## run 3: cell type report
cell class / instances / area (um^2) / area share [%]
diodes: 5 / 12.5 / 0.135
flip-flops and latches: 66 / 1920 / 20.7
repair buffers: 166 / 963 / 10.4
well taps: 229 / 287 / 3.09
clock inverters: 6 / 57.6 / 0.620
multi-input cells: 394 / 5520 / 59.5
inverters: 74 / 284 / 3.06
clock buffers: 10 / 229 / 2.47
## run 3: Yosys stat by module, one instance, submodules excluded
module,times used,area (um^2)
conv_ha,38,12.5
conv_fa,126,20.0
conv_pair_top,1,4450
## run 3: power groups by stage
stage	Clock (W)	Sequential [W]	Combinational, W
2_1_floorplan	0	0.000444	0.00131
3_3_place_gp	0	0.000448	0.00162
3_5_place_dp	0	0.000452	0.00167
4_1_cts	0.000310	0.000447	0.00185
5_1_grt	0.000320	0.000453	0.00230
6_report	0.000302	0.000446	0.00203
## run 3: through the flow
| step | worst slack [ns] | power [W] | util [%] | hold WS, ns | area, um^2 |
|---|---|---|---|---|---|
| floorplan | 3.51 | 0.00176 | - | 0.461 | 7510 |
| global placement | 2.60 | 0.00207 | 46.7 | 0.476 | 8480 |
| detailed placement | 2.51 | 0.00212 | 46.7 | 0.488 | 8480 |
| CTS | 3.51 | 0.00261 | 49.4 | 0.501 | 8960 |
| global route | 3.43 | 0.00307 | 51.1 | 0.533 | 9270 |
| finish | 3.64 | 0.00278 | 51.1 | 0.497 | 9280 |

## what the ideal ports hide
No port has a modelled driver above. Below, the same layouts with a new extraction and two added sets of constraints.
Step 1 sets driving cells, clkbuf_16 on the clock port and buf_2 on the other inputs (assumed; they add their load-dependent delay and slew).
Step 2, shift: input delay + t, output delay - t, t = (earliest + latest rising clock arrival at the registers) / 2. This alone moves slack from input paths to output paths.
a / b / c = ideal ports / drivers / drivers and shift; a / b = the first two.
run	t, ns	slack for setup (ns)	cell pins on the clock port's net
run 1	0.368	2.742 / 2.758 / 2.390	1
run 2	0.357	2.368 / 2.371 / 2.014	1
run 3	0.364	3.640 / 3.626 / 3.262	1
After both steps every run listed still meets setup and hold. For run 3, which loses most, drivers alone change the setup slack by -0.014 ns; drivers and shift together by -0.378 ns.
Source: an optimization exercise on an open RTL-to-GDS flow (aim: small area, a short achievable clock period and few clock cycles per item). Production flows keep margins and buffers that such runs may drop. Only simulation tests tie the RTL to the original design; equivalence was not proved. Power is estimated from default activity; no workload was simulated.

rev 12:
==> flow/design.v <==
module partition_engine (
    input  logic        clk,
    input  logic        rst,
    input  logic        cmd_valid,
    output logic        cmd_ready,
    input  logic [7:0]  cmd_op,
    input  logic [31:0] cmd_region,
    input  logic [31:0] cmd_mask,
    input  logic [3:0]  cmd_m1,
    input  logic [3:0]  cmd_m2,
    output logic        rsp_valid,
    input  logic        rsp_ready,
    output logic [2:0]  rsp_status,
    output logic [3:0]  rsp_module_id,
    output logic [4:0]  live_count,
    output logic [15:0] slot_valid,
    output logic        is_structured,
    output logic [11:0] mu_discovery,
    output logic [11:0] mu_execution,
    output logic [11:0] mu_cost,
    output logic        mu_saturated,
    input  logic [3:0]  rd_id,
    output logic [31:0] rd_region
);
    localparam logic [2:0] ST_OK      = 3'd0;
    localparam logic [2:0] ST_FULL    = 3'd1;
    localparam logic [2:0] ST_BAD_ID  = 3'd2;
    localparam logic [2:0] ST_OVERLAP = 3'd3;
    localparam logic [2:0] ST_EMPTY   = 3'd4;
    localparam logic [2:0] ST_ILLEGAL = 3'd5;
    logic [31:0] own_v;
    logic [3:0]  own_id [32];
    logic [5:0] disc_q;
    logic       sat_q;
    always_comb begin
        for (int b = 0; b < 32; b++) rd_region[b] = own_v[b] && (own_id[b] == rd_id);
    end
    logic [12:0] cost_sum;
    assign mu_discovery = {6'b0, disc_q};
    assign cost_sum     = {1'b0, mu_discovery} + {1'b0, mu_execution};
    assign mu_cost      = cost_sum[12] ? 12'hfff : cost_sum[11:0];
    assign mu_saturated = sat_q | cost_sum[12];
    logic accept;
    assign cmd_ready = !rsp_valid || rsp_ready;
    assign accept    = cmd_valid && cmd_ready;
    logic op_new, op_split, op_merge, op_acc;
    assign op_new   = (cmd_op == 8'h00);
    assign op_split = (cmd_op == 8'h01);
    assign op_merge = (cmd_op == 8'h02);
    assign op_acc   = (cmd_op == 8'h05);
    logic [3:0] free_id;
    logic       any_free;
    always_comb begin
        free_id  = '0;
        any_free = 1'b0;
        for (int k = 15; k >= 0; k--) begin
            if (!slot_valid[k]) begin
                free_id  = 4'(k);
                any_free = 1'b1;
            end
        end
    end
    logic [3:0]  sel_id;
    logic [31:0] psel;
    assign sel_id = cmd_op[1] ? cmd_m2 : cmd_m1;
    always_comb begin
        for (int b = 0; b < 32; b++) psel[b] = own_v[b] && (own_id[b] == sel_id);
    end
    logic overlap, region_zero, split_lo, split_hi, m1_live, m2_live;
    assign overlap     = |(cmd_region & own_v);
    assign region_zero = (cmd_region == '0);
    assign split_lo    = |(psel & cmd_mask);
    assign split_hi    = |(psel & ~cmd_mask);
    assign m1_live     = slot_valid[cmd_m1];
    assign m2_live     = slot_valid[cmd_m2];
    logic new_ok, split_ok, merge_ok;
    logic [2:0] status;
    always_comb begin
        status = ST_OK;
        if (op_new) begin
            if (region_zero)    status = ST_EMPTY;
            else if (overlap)   status = ST_OVERLAP;
            else if (!any_free) status = ST_FULL;
        end else if (op_split) begin
            if (!m1_live)                    status = ST_BAD_ID;
            else if (!any_free)              status = ST_FULL;
            else if (!split_lo || !split_hi) status = ST_EMPTY;
        end else if (op_merge) begin
            if (!m1_live || !m2_live || (cmd_m1 == cmd_m2)) status = ST_BAD_ID;
        end else if (!op_acc) begin
            status = ST_ILLEGAL;
        end
    end
    assign new_ok   = op_new && !region_zero && !overlap && any_free;
    assign split_ok = op_split && m1_live && any_free && split_lo && split_hi;
    assign merge_ok = op_merge && m1_live && m2_live && (cmd_m1 != cmd_m2);
    logic        do_new, do_split, do_merge, do_acc, do_add;
    logic [15:0] free_oh, m2_oh;
    logic [5:0]  pop;
    logic [4:0]  live_inc, live_dec;
    logic [7:0]  inc_exec;
    logic [12:0] exec_sum;
    logic        do_exec;
    assign do_new   = accept && new_ok;
    assign do_split = accept && split_ok;
    assign do_merge = accept && merge_ok;
    assign do_acc   = accept && op_acc;
    assign do_add   = do_new || do_split;
    always_comb begin
        for (int k = 0; k < 16; k++) begin
            free_oh[k] = do_add && (free_id == 4'(k));
            m2_oh[k]   = do_merge && (cmd_m2 == 4'(k));
        end
        pop = '0;
        for (int b = 0; b < 32; b++) pop = pop + 6'(own_v[b] || cmd_region[b]);
    end
    assign live_inc = live_count + 5'd1;
    assign live_dec = live_count - 5'd1;
    always_comb begin
        if (cmd_op[2])      inc_exec = {live_count, 3'b000};
        else if (cmd_op[1]) inc_exec = 8'd4;
        else                inc_exec = 8'd32;
    end
    assign exec_sum = {{1'b0, mu_execution[11:2]} + {5'b0, inc_exec[7:2]}, mu_execution[1:0]};
    assign do_exec  = do_split || do_merge || do_acc;
    always_ff @(posedge clk or posedge rst) begin
        if (rst) begin
            rsp_valid     <= 1'b0;
            live_count    <= '0;
            slot_valid    <= '0;
            is_structured <= 1'b0;
            disc_q        <= '0;
            mu_execution  <= '0;
            sat_q         <= 1'b0;
            own_v         <= '0;
        end else begin
            if (cmd_ready) rsp_valid <= cmd_valid;
            if (do_add)        live_count <= live_inc;
            else if (do_merge) live_count <= live_dec;
            slot_valid   <= (slot_valid | free_oh) & ~m2_oh;
            if (do_acc) is_structured <= (live_count >= 5'd2);
            own_v        <= own_v | (cmd_region & {32{do_new}});
            if (do_new) disc_q <= pop;
            if (do_exec) mu_execution <= exec_sum[12] ? 12'hfff : exec_sum[11:0];
            sat_q        <= sat_q | (do_exec && exec_sum[12]);
        end
    end
    logic [3:0]  wr_id;
    logic [31:0] wr;
    assign wr_id = op_merge ? cmd_m1 : free_id;
    assign wr    = (cmd_region & {32{do_new}}) | (psel & ((cmd_mask & {32{do_split}}) | {32{do_merge}}));
    always_ff @(posedge clk) begin
        if (accept) begin
            rsp_status    <= status;
            rsp_module_id <= (merge_ok || new_ok || split_ok) ? wr_id : 4'd0;
        end
        for (int b = 0; b < 32; b++) begin
            if (wr[b]) own_id[b] <= wr_id;
        end
    end
endmodule
Source: an optimization exercise on an open RTL-to-GDS flow (aim: small area and a short achievable clock period). Production flows keep margins and buffers that such runs may drop. The RTL was checked by simulation tests, not by an equivalence proof against the original design. Power and IR drop assume default switching activity.

## build 69
==> flow/design.v (excerpt) <==
module data_mem_responder #(
    parameter int DATA_WIDTH  = 16,
    parameter int ADDR_WIDTH  = 8,
    parameter int WAIT_STATES = 2
) (
    input  logic                  clk,
    input  logic                  reset,
    input  logic                  mem_select,
    input  logic                  mem_read,
    input  logic [ADDR_WIDTH-1:0] addr,
    input  logic [DATA_WIDTH-1:0] wdata,
    output logic [DATA_WIDTH-1:0] rdata,
    output logic                  ready,
    output logic                  addr_error
);
clock: 6.0 ns
lec_check: 0
cap_margin: 20
core_margin: 2
core_utilization: 60
cts_cluster_diameter: 150
cts_cluster_size: 24
gpl_routability_driven: 0
place_density: 0.7
setup_slack_margin: 3.8
slew_margin: 20
synth_hierarchical: 1
synth_minimum_keep_size: 0
run.sh (not shown) runs the stock make flow with config.mk's settings and CLKGATE_MAP_FILE= SYNTH_SCRIPT=/design/flow/synth_recipe.tcl, a recipe that flattens the netlist after the stock synthesis.
Build 69 went all the way through the flow, and no timing, DRC or antenna check failed.
diff inputs: build 69 => build 54
Settings: CTS_BUF_LIST newly set to sky130_fd_sc_hd__clkbuf_8 sky130_fd_sc_hd__clkbuf_16; GPL_ROUTABILITY_DRIVEN removed (was 0).
Results
Worst-case reg-to-reg path depth, build 54 and build 69, lower one = build 54.
As far as total internal power is concerned, build 54 and build 69 perform about the same.
The worst supply voltage drop on vdd was comparable across build 54 and build 69.
Fraction of the cycle the final worst path needs of build 54 is on par with build 69.
This is an optimization exercise on Yosys and OpenROAD, whose aim is small area, not a production implementation. Where RTL was checked, it was by simulation tests only, not by an equivalence proof against the original. No activity file was given, so power comes from the tool's default toggle rates.

Design gba_loader_top, start of the top module:
module gba_loader_top (
	input  logic         clk_sys,
	input  logic         reset,
	input  logic         ioctl_active,
	input  logic [7:0]   ioctl_index,
	input  logic [26:0]  ioctl_addr,
	input  logic [15:0]  ioctl_data,
	input  logic         ioctl_wr,
	output logic         ioctl_wait,
	output logic         rom_valid,
	output logic [26:0]  rom_addr,
	output logic [15:0]  rom_data,
	input  logic         rom_credit,
	output logic         cheat_valid,
	output logic [127:0] cheat_code,
	input  logic         cheat_credit,
	output logic         cheat_clear,
	output logic         bios_wr,
	output logic [11:0]  bios_addr,
	output logic [31:0]  bios_data,
	input  logic         reg_wr,
	input  logic [1:0]   reg_addr,
	input  logic [31:0]  reg_wdata,
	output logic [31:0]  reg_rdata
);
export LEC_CHECK = 0
export CAP_MARGIN = 20
export CORE_MARGIN = 2
export CORE_UTILIZATION = 60
export SLEW_MARGIN = 20
create_clock -name core_clock -period 5.5 [get_ports {clk_sys}]
standard.sh (not shown) runs the stock make flow with config.mk's settings and CLKGATE_MAP_FILE= SYNTH_SCRIPT=/design/flow/synth_recipe.tcl, a recipe that flattens the netlist after the stock synthesis.
==> flow/flow/run.sh <==
#!/bin/bash
# The standard layout with these changes:
#  - synthesis maps logic with an area-recovering ABC script (flow/abc_area.script,
#    used through ABC_AREA=1 from a copy of ORFS's scripts folder); the rest of
#    the synthesis script is unchanged, so the registers are the same;
#  - each port is buffered by the smallest buffer (buf_1) instead of the one
#    buffer_ports picks by default;
#  - buffers left in the netlist by synthesis are removed before placement;
#  - the clock tree is built without dummy loads.
# Each step's full output is in its own log here and under orfs/logs.
set -euo pipefail
cd "$(dirname "$0")/.."
W=$PWD
rm -rf "$W/scripts_area"
cp -r "$FLOW_HOME/scripts" "$W/scripts_area"
cp "$W/flow/abc_area.script" "$W/scripts_area/abc_area.script"
SCRIPTS_DIR="$W/scripts_area" ABC_AREA=1 bash standard.sh synth > synth.log 2>&1
export BUFFER_PORTS_ARGS="-buffer_cell sky130_fd_sc_hd__buf_1"
export REMOVE_ABC_BUFFERS=1
# Clock tree: the standard arguments and config.mk's CTS settings, without dummy loads
export CTS_ARGS="-sink_clustering_enable -repair_clock_nets -sink_clustering_size 28 -sink_clustering_max_diameter 100 -buf_list sky130_fd_sc_hd__clkbuf_16 -root_buf sky130_fd_sc_hd__clkbuf_8 -tree_buf sky130_fd_sc_hd__clkbuf_8 -dont_use_dummy_load"
bash standard.sh > standard.log 2>&1
==> flow/flow/abc_area.script <==
&get -n
&st
&dch -f
&nf -R 1000
&st
&dch -f
&nf -R 1000
&put
The starting point produced a clean layout.
Source: an optimization exercise on an open RTL-to-GDS flow (aim: a short achievable clock period and few clock cycles). Production flows keep margins and buffers that such runs may drop.
In this exercise RTL edits were held to simulation tests only and were not proved equivalent to the original.
Power and IR drop assume default switching activity.

--- flow/design.v ---
`timescale 1ns/1ps
package cqt_state_pkg;
    typedef enum logic [2:0] {
        IDLE        = 3'd0,   
        CALC        = 3'd1,   
        SPLIT_FLAG  = 3'd2,   
        FORCE_SPLIT = 3'd3,   
        LEAF_CU     = 3'd4,   
        NEXT        = 3'd5,   
        ENDING      = 3'd6    
    } cqt_state_t;
endpackage
`timescale 1ns/1ps
package cqt_syntax_pkg;
    typedef logic [1:0] cqt_depth_t;
    typedef enum logic [1:0] {
        CTX_NONE = 2'd0,
        CTX_ONE  = 2'd1,
        CTX_BOTH = 2'd2
    } split_ctx_t;
endpackage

○ ○ ○ ○ ○ ○ ○

[What you are asked to do] In the entries above, find the line with "No port has" and the line with "Step 1 sets", then set down exactly those two and every line between them, nothing else.

[Final answer]
No port has a modelled driver above. Below, the same layouts with a new extraction and two added sets of constraints.
Step 1 sets driving cells, clkbuf_16 on the clock port and buf_2 on the other inputs (assumed; they add their load-dependent delay and slew).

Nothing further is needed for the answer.